The Obstinate Object, the current exhibition occupying most of the City Gallery, explores the place of sculpture and its ‘object-ness’ in New Zealand’s contemporary art practice.

A wide range of artists and approaches are exhibited, addressing the medium in unique and forward-thinking ways; a way of making this exhibition an easy and accessible starting point for newcomers to contemporary art, as well as an exhibit attractive to the seasoned experts. Its educational slant was indeed made more apparent by the high-school students touring the gallery while I was there: “What do you think the artist is trying to say here?” indeed. The show is accompanied by fluorescent flashcards introducing basic sculptural concepts, as well as ring-bound sets of essays on each artist involved.

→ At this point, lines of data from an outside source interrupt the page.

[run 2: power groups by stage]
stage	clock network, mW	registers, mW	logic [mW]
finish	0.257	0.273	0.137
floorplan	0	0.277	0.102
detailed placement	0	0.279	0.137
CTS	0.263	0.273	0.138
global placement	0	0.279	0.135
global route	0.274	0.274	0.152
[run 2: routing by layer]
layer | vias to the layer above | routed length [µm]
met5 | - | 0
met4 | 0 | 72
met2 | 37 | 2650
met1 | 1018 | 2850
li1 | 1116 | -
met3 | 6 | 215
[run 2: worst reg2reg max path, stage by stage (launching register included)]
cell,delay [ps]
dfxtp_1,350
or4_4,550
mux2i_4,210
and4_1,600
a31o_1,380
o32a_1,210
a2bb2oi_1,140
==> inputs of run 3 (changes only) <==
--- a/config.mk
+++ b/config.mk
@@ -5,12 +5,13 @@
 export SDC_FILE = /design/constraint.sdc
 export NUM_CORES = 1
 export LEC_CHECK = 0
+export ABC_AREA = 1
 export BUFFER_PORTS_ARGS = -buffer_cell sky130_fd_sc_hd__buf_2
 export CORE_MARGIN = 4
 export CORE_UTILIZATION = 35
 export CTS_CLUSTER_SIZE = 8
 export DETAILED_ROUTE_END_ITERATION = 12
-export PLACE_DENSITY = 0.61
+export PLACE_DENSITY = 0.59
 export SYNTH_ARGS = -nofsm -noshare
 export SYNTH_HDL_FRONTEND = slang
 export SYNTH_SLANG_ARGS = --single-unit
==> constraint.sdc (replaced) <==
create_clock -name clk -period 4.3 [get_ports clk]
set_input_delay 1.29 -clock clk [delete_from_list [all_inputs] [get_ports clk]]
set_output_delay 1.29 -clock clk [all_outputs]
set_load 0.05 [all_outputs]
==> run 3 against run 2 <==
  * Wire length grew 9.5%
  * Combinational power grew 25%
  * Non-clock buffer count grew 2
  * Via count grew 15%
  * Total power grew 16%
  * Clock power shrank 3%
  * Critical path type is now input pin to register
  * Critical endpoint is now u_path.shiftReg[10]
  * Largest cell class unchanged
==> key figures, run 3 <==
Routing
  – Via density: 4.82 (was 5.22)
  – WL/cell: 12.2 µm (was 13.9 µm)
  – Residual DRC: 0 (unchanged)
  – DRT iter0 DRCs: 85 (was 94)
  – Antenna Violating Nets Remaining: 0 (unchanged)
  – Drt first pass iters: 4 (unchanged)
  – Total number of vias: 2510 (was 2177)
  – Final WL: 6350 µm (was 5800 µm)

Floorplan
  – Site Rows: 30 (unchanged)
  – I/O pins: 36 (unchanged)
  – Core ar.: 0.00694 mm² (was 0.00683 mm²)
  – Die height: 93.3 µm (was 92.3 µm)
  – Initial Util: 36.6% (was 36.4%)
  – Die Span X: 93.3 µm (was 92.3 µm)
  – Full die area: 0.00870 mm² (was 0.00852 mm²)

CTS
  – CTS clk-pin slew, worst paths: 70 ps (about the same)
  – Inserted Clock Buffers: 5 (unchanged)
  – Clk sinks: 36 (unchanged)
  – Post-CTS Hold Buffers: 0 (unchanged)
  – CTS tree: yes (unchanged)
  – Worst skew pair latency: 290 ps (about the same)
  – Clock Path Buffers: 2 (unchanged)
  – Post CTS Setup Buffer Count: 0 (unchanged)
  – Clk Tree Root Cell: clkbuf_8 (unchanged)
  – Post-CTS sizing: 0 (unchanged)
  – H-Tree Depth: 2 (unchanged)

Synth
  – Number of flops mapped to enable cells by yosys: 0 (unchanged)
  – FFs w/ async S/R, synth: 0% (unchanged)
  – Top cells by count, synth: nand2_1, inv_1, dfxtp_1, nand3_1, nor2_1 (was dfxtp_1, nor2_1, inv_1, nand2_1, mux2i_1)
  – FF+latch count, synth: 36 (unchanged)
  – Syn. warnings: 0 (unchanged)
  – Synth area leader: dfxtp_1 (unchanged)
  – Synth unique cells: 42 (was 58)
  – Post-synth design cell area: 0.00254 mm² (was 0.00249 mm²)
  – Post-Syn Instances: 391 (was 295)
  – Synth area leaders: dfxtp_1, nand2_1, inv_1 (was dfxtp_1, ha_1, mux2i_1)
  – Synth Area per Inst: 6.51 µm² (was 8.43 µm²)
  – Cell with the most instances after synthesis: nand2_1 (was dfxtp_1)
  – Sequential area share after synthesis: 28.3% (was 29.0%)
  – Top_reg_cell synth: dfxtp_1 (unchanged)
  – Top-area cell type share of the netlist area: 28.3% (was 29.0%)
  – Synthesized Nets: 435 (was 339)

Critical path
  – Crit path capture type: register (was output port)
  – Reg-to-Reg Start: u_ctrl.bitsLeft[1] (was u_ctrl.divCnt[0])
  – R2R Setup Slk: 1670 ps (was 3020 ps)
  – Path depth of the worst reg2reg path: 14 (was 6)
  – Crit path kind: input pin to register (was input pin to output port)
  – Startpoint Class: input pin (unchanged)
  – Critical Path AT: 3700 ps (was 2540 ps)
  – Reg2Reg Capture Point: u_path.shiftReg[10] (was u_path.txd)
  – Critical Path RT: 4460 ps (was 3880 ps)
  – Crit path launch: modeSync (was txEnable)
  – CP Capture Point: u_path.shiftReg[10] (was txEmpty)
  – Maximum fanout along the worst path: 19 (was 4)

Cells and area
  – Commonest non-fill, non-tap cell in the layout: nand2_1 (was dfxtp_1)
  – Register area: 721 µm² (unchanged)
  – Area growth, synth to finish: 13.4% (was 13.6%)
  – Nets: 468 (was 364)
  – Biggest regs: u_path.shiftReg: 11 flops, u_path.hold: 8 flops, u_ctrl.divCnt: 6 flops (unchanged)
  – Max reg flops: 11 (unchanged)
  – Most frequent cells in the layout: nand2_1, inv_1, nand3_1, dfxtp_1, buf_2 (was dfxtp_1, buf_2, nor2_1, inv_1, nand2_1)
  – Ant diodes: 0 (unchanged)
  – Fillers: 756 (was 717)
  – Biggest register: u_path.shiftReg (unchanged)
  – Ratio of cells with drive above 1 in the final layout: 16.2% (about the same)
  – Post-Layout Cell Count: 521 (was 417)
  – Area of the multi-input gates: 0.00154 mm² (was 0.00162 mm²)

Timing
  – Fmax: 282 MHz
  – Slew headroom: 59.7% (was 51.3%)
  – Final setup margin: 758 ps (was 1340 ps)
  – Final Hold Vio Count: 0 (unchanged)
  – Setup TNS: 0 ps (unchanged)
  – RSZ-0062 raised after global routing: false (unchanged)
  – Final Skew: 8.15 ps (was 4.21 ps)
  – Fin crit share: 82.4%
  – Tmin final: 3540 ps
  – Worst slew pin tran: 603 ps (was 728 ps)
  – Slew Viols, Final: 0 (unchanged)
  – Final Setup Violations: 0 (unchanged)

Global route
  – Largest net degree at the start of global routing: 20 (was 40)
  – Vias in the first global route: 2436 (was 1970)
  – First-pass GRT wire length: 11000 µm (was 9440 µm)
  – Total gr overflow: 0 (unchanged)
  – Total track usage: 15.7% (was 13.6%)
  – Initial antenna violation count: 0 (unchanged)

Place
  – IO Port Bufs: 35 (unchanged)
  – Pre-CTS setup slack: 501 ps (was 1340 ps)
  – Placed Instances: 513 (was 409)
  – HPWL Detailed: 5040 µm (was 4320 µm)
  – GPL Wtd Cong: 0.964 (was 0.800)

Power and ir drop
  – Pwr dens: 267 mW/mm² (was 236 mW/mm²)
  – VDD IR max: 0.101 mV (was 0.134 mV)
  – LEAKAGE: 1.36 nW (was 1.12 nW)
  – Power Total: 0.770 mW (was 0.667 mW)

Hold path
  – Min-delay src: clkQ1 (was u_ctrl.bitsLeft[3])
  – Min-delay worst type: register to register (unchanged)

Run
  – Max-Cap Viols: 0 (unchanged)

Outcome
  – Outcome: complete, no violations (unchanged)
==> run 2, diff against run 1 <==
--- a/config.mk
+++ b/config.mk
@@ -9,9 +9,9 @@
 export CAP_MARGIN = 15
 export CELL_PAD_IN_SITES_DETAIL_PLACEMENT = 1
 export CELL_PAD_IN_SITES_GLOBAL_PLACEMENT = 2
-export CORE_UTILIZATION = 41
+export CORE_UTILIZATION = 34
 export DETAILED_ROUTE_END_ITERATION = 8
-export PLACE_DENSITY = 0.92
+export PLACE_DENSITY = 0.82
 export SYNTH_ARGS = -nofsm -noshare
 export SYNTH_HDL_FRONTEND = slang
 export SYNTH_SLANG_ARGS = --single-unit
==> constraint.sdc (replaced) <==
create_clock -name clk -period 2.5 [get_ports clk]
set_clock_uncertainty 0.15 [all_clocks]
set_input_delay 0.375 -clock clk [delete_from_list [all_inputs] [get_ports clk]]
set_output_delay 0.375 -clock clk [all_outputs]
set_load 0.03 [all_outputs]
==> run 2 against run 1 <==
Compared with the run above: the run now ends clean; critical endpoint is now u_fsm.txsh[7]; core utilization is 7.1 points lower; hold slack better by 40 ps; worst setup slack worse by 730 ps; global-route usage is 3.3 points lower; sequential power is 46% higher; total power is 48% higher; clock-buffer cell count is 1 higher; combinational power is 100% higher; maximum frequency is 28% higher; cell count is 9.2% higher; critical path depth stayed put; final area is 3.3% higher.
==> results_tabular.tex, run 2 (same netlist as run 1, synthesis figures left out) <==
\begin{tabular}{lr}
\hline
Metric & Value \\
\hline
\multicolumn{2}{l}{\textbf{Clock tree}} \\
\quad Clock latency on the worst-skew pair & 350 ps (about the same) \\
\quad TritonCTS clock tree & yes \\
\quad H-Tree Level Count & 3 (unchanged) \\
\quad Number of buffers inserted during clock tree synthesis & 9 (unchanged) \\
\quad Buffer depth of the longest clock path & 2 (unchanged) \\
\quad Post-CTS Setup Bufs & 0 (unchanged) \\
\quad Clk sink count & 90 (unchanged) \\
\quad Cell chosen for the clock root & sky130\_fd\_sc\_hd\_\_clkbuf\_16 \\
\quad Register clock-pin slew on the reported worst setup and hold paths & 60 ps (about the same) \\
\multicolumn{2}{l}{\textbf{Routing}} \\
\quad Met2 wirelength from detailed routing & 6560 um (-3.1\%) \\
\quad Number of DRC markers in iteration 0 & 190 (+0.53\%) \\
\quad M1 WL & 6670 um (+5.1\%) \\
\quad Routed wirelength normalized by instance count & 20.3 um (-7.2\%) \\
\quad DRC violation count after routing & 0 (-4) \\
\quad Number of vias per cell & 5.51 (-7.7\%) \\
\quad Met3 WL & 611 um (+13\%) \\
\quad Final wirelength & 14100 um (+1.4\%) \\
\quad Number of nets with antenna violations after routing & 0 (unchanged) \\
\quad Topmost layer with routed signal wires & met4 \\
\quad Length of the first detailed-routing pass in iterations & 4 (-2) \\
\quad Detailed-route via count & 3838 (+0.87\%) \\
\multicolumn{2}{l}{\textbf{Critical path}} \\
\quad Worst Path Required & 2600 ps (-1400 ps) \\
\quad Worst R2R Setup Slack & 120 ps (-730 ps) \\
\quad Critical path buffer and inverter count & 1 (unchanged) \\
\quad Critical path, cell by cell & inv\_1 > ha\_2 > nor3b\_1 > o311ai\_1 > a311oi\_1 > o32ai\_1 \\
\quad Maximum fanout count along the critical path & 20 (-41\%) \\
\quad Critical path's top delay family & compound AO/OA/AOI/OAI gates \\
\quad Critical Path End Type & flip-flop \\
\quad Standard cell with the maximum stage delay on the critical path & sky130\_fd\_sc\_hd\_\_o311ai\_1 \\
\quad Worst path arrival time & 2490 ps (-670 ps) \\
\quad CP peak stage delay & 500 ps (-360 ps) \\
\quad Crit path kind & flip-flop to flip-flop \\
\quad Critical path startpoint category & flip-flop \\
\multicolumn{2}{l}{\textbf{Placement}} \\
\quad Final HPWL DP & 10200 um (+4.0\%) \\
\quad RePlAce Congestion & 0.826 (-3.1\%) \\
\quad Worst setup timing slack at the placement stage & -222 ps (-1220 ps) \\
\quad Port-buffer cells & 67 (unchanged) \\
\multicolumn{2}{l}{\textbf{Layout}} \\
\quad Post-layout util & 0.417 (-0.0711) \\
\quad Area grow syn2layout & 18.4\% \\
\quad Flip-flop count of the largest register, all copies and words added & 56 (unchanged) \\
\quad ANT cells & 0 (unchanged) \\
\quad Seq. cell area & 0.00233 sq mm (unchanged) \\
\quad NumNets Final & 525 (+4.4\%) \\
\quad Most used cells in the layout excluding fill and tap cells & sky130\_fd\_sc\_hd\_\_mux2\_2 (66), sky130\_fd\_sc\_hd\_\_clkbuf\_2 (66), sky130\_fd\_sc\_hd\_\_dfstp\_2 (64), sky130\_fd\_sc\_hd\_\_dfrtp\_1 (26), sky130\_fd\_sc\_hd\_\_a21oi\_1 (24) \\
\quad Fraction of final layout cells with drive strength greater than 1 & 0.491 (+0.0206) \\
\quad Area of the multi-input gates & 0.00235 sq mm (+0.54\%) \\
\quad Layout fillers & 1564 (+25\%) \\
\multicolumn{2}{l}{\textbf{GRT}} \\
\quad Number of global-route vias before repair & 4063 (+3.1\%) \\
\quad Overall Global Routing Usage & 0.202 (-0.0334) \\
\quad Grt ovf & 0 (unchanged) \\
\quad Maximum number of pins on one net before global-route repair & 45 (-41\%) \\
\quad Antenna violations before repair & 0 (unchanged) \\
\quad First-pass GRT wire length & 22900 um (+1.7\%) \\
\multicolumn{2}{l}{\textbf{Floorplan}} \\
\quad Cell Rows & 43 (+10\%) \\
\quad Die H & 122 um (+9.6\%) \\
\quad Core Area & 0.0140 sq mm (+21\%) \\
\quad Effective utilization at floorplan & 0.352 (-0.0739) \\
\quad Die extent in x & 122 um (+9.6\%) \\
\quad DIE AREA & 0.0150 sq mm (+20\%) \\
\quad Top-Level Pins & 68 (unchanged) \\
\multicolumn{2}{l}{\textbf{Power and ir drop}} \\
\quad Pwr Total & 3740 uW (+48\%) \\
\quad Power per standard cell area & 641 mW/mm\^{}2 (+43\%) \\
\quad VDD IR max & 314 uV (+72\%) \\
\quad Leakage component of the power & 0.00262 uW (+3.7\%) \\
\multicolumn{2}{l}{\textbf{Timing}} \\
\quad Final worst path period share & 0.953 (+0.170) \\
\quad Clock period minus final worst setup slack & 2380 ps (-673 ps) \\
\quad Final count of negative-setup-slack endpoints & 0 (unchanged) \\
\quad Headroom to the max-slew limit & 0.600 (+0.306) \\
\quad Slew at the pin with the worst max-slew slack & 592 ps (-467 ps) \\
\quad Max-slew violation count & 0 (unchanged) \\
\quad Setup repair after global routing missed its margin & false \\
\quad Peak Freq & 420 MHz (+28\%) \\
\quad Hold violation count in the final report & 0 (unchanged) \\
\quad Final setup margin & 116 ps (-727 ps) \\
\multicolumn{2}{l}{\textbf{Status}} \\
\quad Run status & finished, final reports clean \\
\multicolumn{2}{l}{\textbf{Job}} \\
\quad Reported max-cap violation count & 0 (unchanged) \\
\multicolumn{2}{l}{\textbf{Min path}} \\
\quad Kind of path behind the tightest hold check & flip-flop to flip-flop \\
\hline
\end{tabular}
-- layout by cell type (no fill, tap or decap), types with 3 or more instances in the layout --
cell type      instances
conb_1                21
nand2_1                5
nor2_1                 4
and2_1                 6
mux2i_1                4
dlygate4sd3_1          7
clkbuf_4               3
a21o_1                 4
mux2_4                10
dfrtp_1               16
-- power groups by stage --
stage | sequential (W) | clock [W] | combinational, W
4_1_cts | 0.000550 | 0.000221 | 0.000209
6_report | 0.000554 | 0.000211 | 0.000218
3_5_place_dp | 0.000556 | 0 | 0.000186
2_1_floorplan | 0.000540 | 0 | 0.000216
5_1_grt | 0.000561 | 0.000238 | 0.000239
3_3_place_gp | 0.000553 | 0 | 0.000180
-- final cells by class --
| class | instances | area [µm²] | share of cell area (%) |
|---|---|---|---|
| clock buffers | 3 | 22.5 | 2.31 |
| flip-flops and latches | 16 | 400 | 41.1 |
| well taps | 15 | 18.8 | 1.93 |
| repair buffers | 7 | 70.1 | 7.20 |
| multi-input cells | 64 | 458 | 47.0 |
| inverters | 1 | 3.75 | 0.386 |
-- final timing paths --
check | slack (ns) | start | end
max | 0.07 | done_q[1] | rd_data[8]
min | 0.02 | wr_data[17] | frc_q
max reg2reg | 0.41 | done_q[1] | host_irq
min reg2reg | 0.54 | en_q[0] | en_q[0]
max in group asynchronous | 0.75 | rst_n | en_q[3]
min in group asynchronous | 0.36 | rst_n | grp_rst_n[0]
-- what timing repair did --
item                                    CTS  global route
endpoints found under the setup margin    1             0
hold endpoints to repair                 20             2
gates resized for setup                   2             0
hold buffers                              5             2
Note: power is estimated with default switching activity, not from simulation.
===== config.mk =====
export PLATFORM = sky130hd
export DESIGN_NAME = motor_pwm_bank
export DESIGN_NICKNAME = d
export VERILOG_FILES = /design/src/rtl/motor_pwm_pkg.sv /design/src/rtl/mpb_period_counter.sv /design/src/rtl/mpb_cmd_decode.sv /design/src/rtl/mpb_channel.sv /design/src/rtl/motor_pwm_bank.sv
export SDC_FILE = /design/constraint.sdc
export NUM_CORES = 1
export LEC_CHECK = 0
export CAP_MARGIN = 20
export CORE_MARGIN = 2
export CORE_UTILIZATION = 30
export DETAILED_ROUTE_END_ITERATION = 16
export DONT_BUFFER_PORTS = 1
export SYNTH_ARGS = -nofsm -noshare
export SYNTH_HDL_FRONTEND = slang
export SYNTH_HIERARCHICAL = 1
export SYNTH_SLANG_ARGS = --single-unit

===== constraint.sdc =====
create_clock -name clk_i -period 2 [get_ports clk_i]
set_input_delay 0.4 -clock clk_i [delete_from_list [all_inputs] [get_ports clk_i]]
set_output_delay 0.4 -clock clk_i [all_outputs]
set_load 0.03 [all_outputs]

Perhaps the work most likely to appeal to the general public is David Cross’ Lean, essentially a giant bouncy castle, but it’s art. Seriously though, it’s fun, go in it! Also exhibited are three works by Scott Eady, an artist known for pieces that explore interactivity–for example, his 100 Bikes Project shown at the Dowse in 2011, where one hundred bikes and tricycles were restored for children to play on in the gallery. The work Ivan (Kick Me) is a gooey-looking ball on the floor of the City Gallery’s foyer, bearing a small paper note: ‘Kick me’. Disappointingly, it is roped off, preventing the interactivity on which the work relies.

Throughout the rest of the gallery, light and sound are explored alongside formal sculptural concerns, with one standout being Alex Mackinnon’s A Deaf Piano. The work provides the aural experience of a wall of speakers projecting ambient noise, as well as visually-pleasing sculptural form of the aforementioned materials. The many strands of wire linking the stereos with the speakers recall the messy linearity of Sian Torrington’s installations elsewhere in the gallery.

Pleasingly, an article discussing Scott Eady and some of Maddie Leach’s work is in the current issue of Art New Zealand, expanding upon the new directions sculpture can take while still remaining focussed on ‘the object’. A visit to The Obstinate Object, as well as consideration of some of its surrounding textual matter, is highly recommended.